Movie Review: Oppenheimer

What makes this film so compelling is not an easy thing to determine. In terms of its acting and directing and cinematography, this film is spectacular, which you would expect from a director of Christopher Nolan’s caliber. In many ways, this film does the sort of thing that Nolan usually does, only replacing a fictional and fantasy world with a subjective interpretation of the real world, albeit one that is as seemingly unreliable as anything in Momento or Inception. The structure of this film is a frame story that has at least four layers of framing. The biopic itself is the center layer, reframed as a political thriller that shows a generally linear sense of time moving from Oppenheimer’s youth as a student at Cambridge to the glory of his successful effort to create the atomic bomb. This is then framed within a regulatory effort on the part of one Lewis Strauss to deny Oppenheimer the continuance of his top security clearance and dragging his name and reputation through the mud for personal pique. This is further framed within the later effort on the part of Strauss to be confirmed as Secretary of Commerce for Eisenhower several years later. Framing the comparatively familiar story of Oppenheimer’s success at Los Alamos inside the less familiar tales of the anti-Communist witch hunt he faced and the consequences it had for his accuser, both of whom face the same unpleasant reality that confirmation and regulatory hearings are not courts of law and thus lack the sort of evidentiary standards and procedural protections against those whose reputations are under assault.

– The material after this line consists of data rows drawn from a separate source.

$ cat config.mk
export PLATFORM = sky130hd
export DESIGN_NAME = dbell_regblk
export DESIGN_NICKNAME = d
export VERILOG_FILES = /design/src/rtl/dbell_pkg.sv /design/src/rtl/dbell_decode.sv /design/src/rtl/dbell_status.sv /design/src/rtl/dbell_out.sv /design/src/rtl/dbell_irq.sv /design/src/rtl/dbell_regblk.sv
export SDC_FILE = /design/constraint.sdc
export NUM_CORES = 1
export LEC_CHECK = 0
export BUFFER_PORTS_ARGS = -buffer_cell sky130_fd_sc_hd__buf_2
export CORE_MARGIN = 5
export CORE_UTILIZATION = 45
export DETAILED_ROUTE_END_ITERATION = 16
export PLACE_DENSITY_LB_ADDON = 0.1
export SYNTH_ARGS = -nofsm -noshare
export SYNTH_HDL_FRONTEND = slang
export SYNTH_SLANG_ARGS = --single-unit
$ cat constraint.sdc
create_clock -name clk -period 1.4 [get_ports clk]
set_clock_uncertainty 0.2 [all_clocks]
set_input_delay 0.14 -clock clk [delete_from_list [all_inputs] [get_ports clk]]
set_output_delay 0.14 -clock clk [all_outputs]
set_load 0.02 [all_outputs]
$ cat src/rtl/dbell_pkg.sv
package dbell_pkg;

   localparam int unsigned DBELL_DATA_W = 32;
   localparam int unsigned DBELL_HALF_W = DBELL_DATA_W / 2;

   // byte offsets that software decodes
   localparam int unsigned OFS_MASK = 0;
   localparam int unsigned OFS_STAT = 4;
   localparam int unsigned OFS_POS  = 8;
   localparam int unsigned OFS_BELL = 12;

   typedef enum logic [2:0] {
      SEL_NONE = 3'd0,
      SEL_MASK = 3'd1,
      SEL_STAT = 3'd2,
      SEL_POS  = 3'd3,
      SEL_BELL = 3'd4
   } reg_sel_e;

   typedef struct packed {
      logic [DBELL_HALF_W-1:0] peer;
      logic [DBELL_HALF_W-1:0] vec;
   } bell_word_t;

endpackage

$ cat src/rtl/dbell_decode.sv
module dbell_decode
   import dbell_pkg::*;
#(
   parameter int unsigned ADDR_W = 8
) (
   input  logic [ADDR_W-1:0] addr,
   output reg_sel_e          sel
);

   localparam logic [ADDR_W-1:0] A_MASK = ADDR_W'(OFS_MASK);
   localparam logic [ADDR_W-1:0] A_STAT = ADDR_W'(OFS_STAT);
   localparam logic [ADDR_W-1:0] A_POS  = ADDR_W'(OFS_POS);
   localparam logic [ADDR_W-1:0] A_BELL = ADDR_W'(OFS_BELL);

   always_comb begin
      unique case (addr)
         A_MASK:  sel = SEL_MASK;
         A_STAT:  sel = SEL_STAT;
         A_POS:   sel = SEL_POS;
         A_BELL:  sel = SEL_BELL;
         default: sel = SEL_NONE;
      endcase
   end

endmodule

$ cat src/rtl/dbell_status.sv
module dbell_status #(
   parameter int unsigned NUM_VEC = 32
) (
   input  logic               clk,
   input  logic               rst_n,
   input  logic [NUM_VEC-1:0] sw_set,
   input  logic               rd_clr,
   input  logic [NUM_VEC-1:0] ring,
   output logic [NUM_VEC-1:0] status_q
);

   logic [NUM_VEC-1:0] keep;
   logic [NUM_VEC-1:0] status_d;

   // clear first, then merge new causes so a same-edge ring survives
   always_comb begin
      keep     = rd_clr ? '0 : status_q;
      status_d = keep | sw_set | ring;
   end

   always_ff @(posedge clk or negedge rst_n) begin
      if (!rst_n) status_q <= '0;
      else        status_q <= status_d;
   end

endmodule

$ cat src/rtl/dbell_out.sv
module dbell_out
   import dbell_pkg::*;
(
   input  logic                    clk,
   input  logic                    rst_n,
   input  logic                    fire,
   input  logic [DBELL_DATA_W-1:0] wdata,
   output logic                    db_valid,
   output logic [DBELL_HALF_W-1:0] db_peer,
   output logic [DBELL_HALF_W-1:0] db_vec
);

   bell_word_t word;
   assign word = bell_word_t'(wdata);

   always_ff @(posedge clk or negedge rst_n) begin
      if (!rst_n) begin
         db_valid <= 1'b0;
         db_peer  <= '0;
         db_vec   <= '0;
      end else begin
         db_valid <= fire;
         if (fire) begin
            db_peer <= word.peer;
            db_vec  <= word.vec;
         end
      end
   end

endmodule

$ cat src/rtl/dbell_irq.sv
module dbell_irq #(
   parameter int unsigned NUM_VEC = 32,
   parameter bit          IRQ_REG = 1'b0
) (
   input  logic               clk,
   input  logic               rst_n,
   input  logic [NUM_VEC-1:0] status_q,
   input  logic [NUM_VEC-1:0] enable,
   output logic               irq
);

   logic any_hit;
   assign any_hit = |(status_q & enable);

   generate
      if (IRQ_REG) begin : g_flop
         logic irq_q;
         always_ff @(posedge clk or negedge rst_n) begin
            if (!rst_n) irq_q <= 1'b0;
            else        irq_q <= any_hit;
         end
         assign irq = irq_q;
      end else begin : g_comb
         assign irq = any_hit;
      end
   endgenerate

endmodule

$ cat src/rtl/dbell_regblk.sv
module dbell_regblk
   import dbell_pkg::*;
#(
   parameter int unsigned ADDR_W  = 8,
   parameter int unsigned NUM_VEC = 32,
   parameter int unsigned POS_W   = 16,
   parameter bit          IRQ_REG = 1'b0
) (
   input  logic                    clk,
   input  logic                    rst_n,
   input  logic                    bus_req,
   input  logic                    bus_wr,
   input  logic [ADDR_W-1:0]       bus_addr,
   input  logic [DBELL_DATA_W-1:0] bus_wdata,
   output logic [DBELL_DATA_W-1:0] bus_rdata,
   output logic                    bus_rvalid,
   input  logic [NUM_VEC-1:0]      ring_evt,
   input  logic                    pos_load,
   input  logic [POS_W-1:0]        pos_in,
   output logic                    db_valid,
   output logic [DBELL_HALF_W-1:0] db_peer,
   output logic [DBELL_HALF_W-1:0] db_vec,
   output logic                    irq
);

   localparam int unsigned WIN_BYTES = 1 << ADDR_W;

   generate
      if (ADDR_W < 4)
         $error("dbell_regblk: ADDR_W too small for four registers");
      if (NUM_VEC < 1 || NUM_VEC > DBELL_DATA_W)
         $error("dbell_regblk: NUM_VEC must be 1..32");
      if (POS_W < 1 || POS_W > DBELL_HALF_W)
         $error("dbell_regblk: POS_W must be 1..16");
      if (WIN_BYTES < 16)
         $error("dbell_regblk: window smaller than register set");
   endgenerate

   reg_sel_e sel;
   logic     rd_en, wr_en;

   logic [DBELL_DATA_W-1:0] mask_q;
   logic [POS_W-1:0]        pos_q;
   logic [NUM_VEC-1:0]      status_q;
   logic [NUM_VEC-1:0]      sw_set;
   logic                    rd_clr;
   logic                    bell_fire;
   logic [DBELL_DATA_W-1:0] rd_mux;
   logic [DBELL_DATA_W-1:0] stat_ext;
   logic [DBELL_DATA_W-1:0] pos_ext;

   assign rd_en = bus_req & ~bus_wr;
   assign wr_en = bus_req &  bus_wr;

   dbell_decode #(.ADDR_W(ADDR_W)) u_dec (
      .addr (bus_addr),
      .sel  (sel)
   );

   // mask: full-width read/write
   always_ff @(posedge clk or negedge rst_n) begin
      if (!rst_n)                         mask_q <= '0;
      else if (wr_en && sel == SEL_MASK)  mask_q <= bus_wdata;
   end

   // position: loaded only from the side input
   always_ff @(posedge clk or negedge rst_n) begin
      if (!rst_n)        pos_q <= '0;
      else if (pos_load) pos_q <= pos_in;
   end

   assign sw_set = (wr_en && sel == SEL_STAT) ? bus_wdata[NUM_VEC-1:0] : '0;
   assign rd_clr = rd_en && sel == SEL_STAT;

   dbell_status #(.NUM_VEC(NUM_VEC)) u_stat (
      .clk      (clk),
      .rst_n    (rst_n),
      .sw_set   (sw_set),
      .rd_clr   (rd_clr),
      .ring     (ring_evt),
      .status_q (status_q)
   );

   assign bell_fire = wr_en && sel == SEL_BELL;

   dbell_out u_out (
      .clk      (clk),
      .rst_n    (rst_n),
      .fire     (bell_fire),
      .wdata    (bus_wdata),
      .db_valid (db_valid),
      .db_peer  (db_peer),
      .db_vec   (db_vec)
   );

   dbell_irq #(.NUM_VEC(NUM_VEC), .IRQ_REG(IRQ_REG)) u_irq (
      .clk      (clk),
      .rst_n    (rst_n),
      .status_q (status_q),
      .enable   (mask_q[NUM_VEC-1:0]),
      .irq      (irq)
   );

   always_comb begin
      stat_ext = '0;
      stat_ext[NUM_VEC-1:0] = status_q;
      pos_ext = '0;
      pos_ext[POS_W-1:0] = pos_q;
   end

   always_comb begin
      unique case (sel)
         SEL_MASK: rd_mux = mask_q;
         SEL_STAT: rd_mux = stat_ext;
         SEL_POS:  rd_mux = pos_ext;
         default:  rd_mux = '0;
      endcase
   end

   always_ff @(posedge clk or negedge rst_n) begin
      if (!rst_n) begin
         bus_rdata  <= '0;
         bus_rvalid <= 1'b0;
      end else begin
         bus_rvalid <= rd_en;
         if (rd_en) bus_rdata <= rd_mux;
      end
   end

endmodule

Yosys cells after proc, flatten, opt, wreduce, memory -nomap -nowiden
Cells that the tools add are included.

Input bits: 93. Flip-flop bits (word level): 146. Logic and storage cells: 31. Output and inout bits: 67.

Mux-type cells: 4. Eq/ne operators: 7. Reduce and logical (&&, ||, !) cells: 6. Bitwise gates (word level): 6.

Operator list (count): $pmux 32 s3 (1); $mux 32 (2); $or 32x32->32 (2); $and 32x32->32 (1); $reduce_or 32->1 (1); $eq 8x4->1 const B (2); $pmux 3 s4 (1); $eq 8x3->1 const B (1); $logic_not 8->1 (1); $eq 3x2->1 const B (2); $logic_and 1x1->1 (4); $eq 3x1->1 const B (1); $eq 3x3->1 const B (1); $and 1x1->1 (2); $not 1->1 (1).

Longest topological paths before layout
Depth in word-level cells: 7. Depth in mapped cells: 7.

By module
A second synthesis with hierarchy kept.

Cells, all modules: 537. Area, all modules: 6615.1 um2.

Modules (own cells, without submodules): dbell_regblk (times used 1, area an instance 3828.7 um2, cells each 310, sequential area each 2026.9 um2); dbell_out (times used 1, area an instance 1370.1 um2, cells each 69, sequential area each 825.8 um2); dbell_status (times used 1, area an instance 1216.2 um2, cells each 131, sequential area each 800.8 um2); dbell_irq (times used 1, area an instance 157.7 um2, cells each 21, sequential area each 0.0 um2); dbell_decode (times used 1, area an instance 42.5 um2, cells each 6, sequential area each 0.0 um2).

Worst setup path after synthesis
OpenSTA, ideal clock, no wires.

Path type: input-to-reg. From: in bus_addr[3]. To: reg u_stat.status_q[10]. Setup slack: -0.252 ns. Data required time: 1.074 ns. Path buffers: 2. Arrival time: 1.326 ns. Library setup time: 0.126 ns. Cell stages on the path: 5. Path through: buf_2 -> nor3_2 -> nand4_1 -> clkbuf_1 -> a221o_1.

Word-level cells in the longest chain between the ends: 7. Elaborated cells on any way between the ends: 12. Classes of those cells: 4 x eq/ne; 3 x mux; 2 x bitwise; 3 x reduce/logical.

Ends and longest elaborated chain: start, declared (line dbell_regblk.sv:13) `input logic [ADDR_W-1:0] bus_addr,`; $eq 8x4->1 (tied with other cells) (line dbell_decode.sv:16) `unique case (addr)`; $pmux 3 s4 (*) (line dbell_decode.sv:16); $eq 3x2->1 (*) (line dbell_regblk.sv:72, dbell_regblk.sv:73); $logic_and 1x1->1 (on tied branches) (line dbell_regblk.sv:73, dbell_regblk.sv:72); $mux 32 (on tied branches) (line dbell_status.sv:17, dbell_regblk.sv:72); $or 32x32->32 (*) (2 in series) (line dbell_status.sv:18) `status_d = keep | sw_set | ring;`; net u_stat.status_d[10] (line dbell_status.sv:13) `logic [NUM_VEC-1:0] status_d;`; end signal, assigned (line dbell_status.sv:23) `else status_q <= status_d;`; end, declared (line dbell_status.sv:9) `output logic [NUM_VEC-1:0] status_q`.

The timed path passes the listed nets; every way through them passes the cells marked *. A chain may end at the register's enable or synchronous reset.

Worst setup path in the final report
From: reg mask_q[3]. To: out irq.

Word-level cells in the longest chain between the ends: 2.

Ends and longest elaborated chain: start, declared (line dbell_regblk.sv:42) `logic [DBELL_DATA_W-1:0] mask_q;`; start signal, assigned (line dbell_regblk.sv:63) `else if (wr_en && sel == SEL_MASK) mask_q <= bus_wdata;`; $and 32x32->32 (line dbell_irq.sv:13) `assign any_hit = |(status_q & enable);`; $reduce_or 32->1 (line dbell_irq.sv:13); end, declared (line dbell_regblk.sv:23) `output logic irq`.

Every way passes these cells.

==> run_results.csv <==
group,metric,value,unit
power_and_ir_drop,p_per_area,1053,mW/mm²
route,remaining_drc_errors,0,
cts,cts_buffers,17,
worst_setup_path,critical_path_arrival,1.91,ns
place,dpl.hpwl,12.10,mm
outcome,status,"finished, violations left",
worst_setup_path,r2r_start,"mask_q[3]",
global_route,use_met3,0.06226,
global_route,grt_pass1_vias,5388,
logic_synthesis,avgSynthCellArea,14.27,µm²
worst_setup_path,reg2reg_slack,0.06,ns
sta,worstMarginPinSlew,0.8665,ns
die,core_area,0.01319,mm²
power_and_ir_drop,p_comb_frac,0.106,
sta,finalHoldViolCount,6,
power_and_ir_drop,p_clk_frac,0.439,
logic_synthesis,synth.area.top_cells,"dfrtp_1 61%, mux2_2 15%, a221o_1 5.3%",
flow_run,cap_violations,0,
cts,clock_sinks,146,
sta,fin_crit_sh,1.606,
cts,cts_root_buf,"clkbuf_16",
sta,setup_violations,1,
worst_setup_path,startpoint_type,"flop",
cts,clkSlewWorstSetupHoldPaths,0.06,ns
power_and_ir_drop,leakage,4.604,nW
global_route,grt_usage,0.2361,
route,ant_nets,0,
min_path,hold_path.class,"input pin to async pin",
sta,fin_crit,2.248,ns
layout,antennaDiodeCount,0,
route,via_per_inst,5.224,
global_route,grt_use_met1,0.2969,
route,drtIter0Drc,365,
die,dieArea,0.01576,mm²
worst_setup_path,cp-end-kind,"output port",
die,fp.dieH,125.6,µm
power_and_ir_drop,ir_drop,0.0009496,V
route,wirelength,17.99,mm
route,dr.pass1.iters,4,
cts,cts_tree,"built",
global_route,globalRouteOverflowTotal,0,
sta,slew_headroom,0.4197,
sta,setup_slack,-0.8478,ns
logic_synthesis,synthArstFlopShare,1.000,
logic_synthesis,synth_warnings,0,
global_route,grt_pass1_wl,28.88,mm
layout,nNetsFinal,840,
global_route,grt_max_degree,35,
power_and_ir_drop,switching_share,0.2228,
layout,stdcell_area,0.009164,mm²
logic_synthesis,synth_edf_count,0,
sta,whs,-0.009883,ns
logic_synthesis,syn_nets,514,
global_route,grt_busiest_layer,"met2",
die,row_count,42,
route,num_vias,4890,
worst_setup_path,crit_type,"flop to output port",
cts,worstSkewPairLatency,0.42,ns
global_route,gr-usage-met2,0.3999,
worst_setup_path,cp.required,1.06,ns
logic_synthesis,yosysSeqAreaShare,0.6081,
place,place_ws,-0.4845,ns
layout,layout_common_cells,"157 x buf_2, 146 x dfrtp_1, 86 x buf_4",
die,start_util,0.4555,
outcome,failed_checks,"negative hold slack, negative setup slack",
logic_synthesis,synthFlopType,"dfrtp_1",
place,placed_area,0.007734,mm²
cts,htree_num_levels,4,
sta,clock.fmax,444.9,MHz
worst_setup_path,cp_max_fo,2,
die,die_w,125.6,µm
power_and_ir_drop,sequentialPowerShare,0.454,
layout,final_common_cell,"buf_2",
worst_setup_path,cp-startpoint,"mask_q[3]",
power_and_ir_drop,internal_power,0.007500,W
sta,drv_slew,0,
logic_synthesis,syn_inst,421,
global_route,antenna_found_initial,0,
place,port_buffers,159,
die,ioPinCount,160,
sta,rsz0062_at_grt,"yes",
logic_synthesis,synth_cell_type_count,23,
logic_synthesis,ys_ff_latch,146,
logic_synthesis,synth.largest_area_cell,"dfrtp_1",
place,gp_congestion,0.8540,
layout,area_growth,52.52,%
logic_synthesis,synthDominantCellAreaShare,0.6081,
layout,drive_gt1_frac,0.4895,
cts,clk_path_buf_depth,2,
route,avgRoutedWirePerCell,19.22,µm
power_and_ir_drop,p_switching,0.002149,W
logic_synthesis,syn-cell-area,0.006008,mm²
[layer usage]
| metal | part of all wire | wire length [µm] | vias to the layer above |
|---|---|---|---|
| met1 | 0.41 | 7450 | 2443 |
| met3 | 0.057 | 1032 | 15 |
| li1 | - | - | 2285 |
| met4 | 0.013 | 228 | 0 |
| met5 | 0 | 0 | - |
| met2 | 0.52 | 9275 | 147 |
[cell usage after synthesis (6+ instances only)]
library cell  instances
nand2_1              17
a221o_1              32
mux2i_1              32
o2bb2ai_1            16
o21ai_0              16
clkbuf_1             17
dfrtp_1             146
mux2_2               80
a22o_1               16
buf_2                13
nand4_1               6
a22oi_1              16
[what timing repair did]
action	4_1_cts	5_1_grt
resized for setup	6	1
pin swaps	5	9
hold buffers	83	0
hold endpoints to repair	259	0
endpoints found under the setup margin	1	2
buffers inserted	0	2
[layout make-up]
cell class / count / area, µm²
Fill cell: 928 / 4026
Multi-Input combinational cell: 243 / 2265
Inverter: 2 / 7.507
Sequential cell: 146 / 3654
Timing Repair Buffer: 337 / 2465
Clock buffer: 27 / 503.0
Tap cell: 176 / 220.2
Clock inverter: 5 / 50.05
[final timing paths]
check | cells after the start | to
min in group clk | 5 | bus_rdata[16]
worst min register to register | 2 | bus_rdata[16]
worst max register to register | 5 | bus_rdata[3]
max in group asynchronous | 3 | mask_q[26]
worst max-delay path | 4 | irq
worst min-delay path | 2 | pos_q[8]
[per-stage QoR]
stage          total power (W)  TNS, ns  cells    util
3_3_place_gp          0.005264   -32.76    819  0.5863
5_1_grt                0.01000  -0.9354    936  0.6947
4_1_cts               0.009751  -0.8502    934  0.6932
6_report              0.009649  -0.8478    936  0.6947
3_5_place_dp          0.005285   -35.50    819  0.5863
2_1_floorplan         0.004795   -11.87    421       -
[flip-flops by register name (all words and copies together) (netlist names)]
signal	cells
u_stat.status_q	32
u_out.db_peer	16
u_out.db_vec	16
bus_rdata	32
bus_rvalid	1
u_out.db_valid	1
pos_q	16
mask_q	32
[critical path, stage by stage, from the launching register on]
cell and delay, ns:
dfrtp_1 0.39, a22oi_2 0.27, nand4_1 0.12, or4_4 0.55, buf_6 0.15
[logic make-up (layout without fill, tap and decap cells)]
kind of cell           Yosys count  after routing  synth area share
AO/OA/AOI/OAI                   96             96            0.1333
AND/OR/NAND/NOR                 35             35           0.03270
buffers and inverters           32            371           0.02270
flip-flops                     146            146            0.6081
multiplexers                   112            112            0.2032
[power groups by stage]
stage / registers [W] / logic [W] / clock network (W)
floorplan: 0.00448 / 0.000312 / 0
global placement: 0.00445 / 0.000813 / 0
detailed placement: 0.00445 / 0.000831 / 0
CTS: 0.00438 / 0.00103 / 0.00434
global route: 0.00439 / 0.00112 / 0.00450
finish: 0.00438 / 0.00103 / 0.00424
No activity file was read; power rests on OpenSTA's default activity.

How much you appreciate this film will depend at least somewhat on how much you are able to read between the line of what is portrayed in the film. Nolan has been criticized by at least some reviewers for not spelling out some of the larger implications of Oppenheimer’s work and the Manhattan Project as a whole, as if such a thing was feasible in what was already a lengthy film at three hours. Nolan clearly had an angle he wanted to present, and does it well, and for those who are intelligent film viewers who do not need every point spoon fed to them, there is a lot here to grasp. Oppenheimer shows a great deal of appreciation in the film for the help he received from foreign, European-born scientists, if not all of them are recognized by name. He recommends that the land of Los Alamos be given back to local tribes, thus alluding to the process of eminent domain that was involved in the creation of the laboratory there. The film explicitly comments on radiation sickness as well as the concerns about reproductive health for those who were exposed to the atomic blast, even if it does not comment on the suffering of those downwind from Los Alamos, at least not directly, though again one can read between the lines of this being a concern. Oppenheimer is portrayed as a complicated man but a great mind, and both more and less sensitive to things than other people are, and neither his womanizing nor his political naivete nor even his arrogance are given a free pass.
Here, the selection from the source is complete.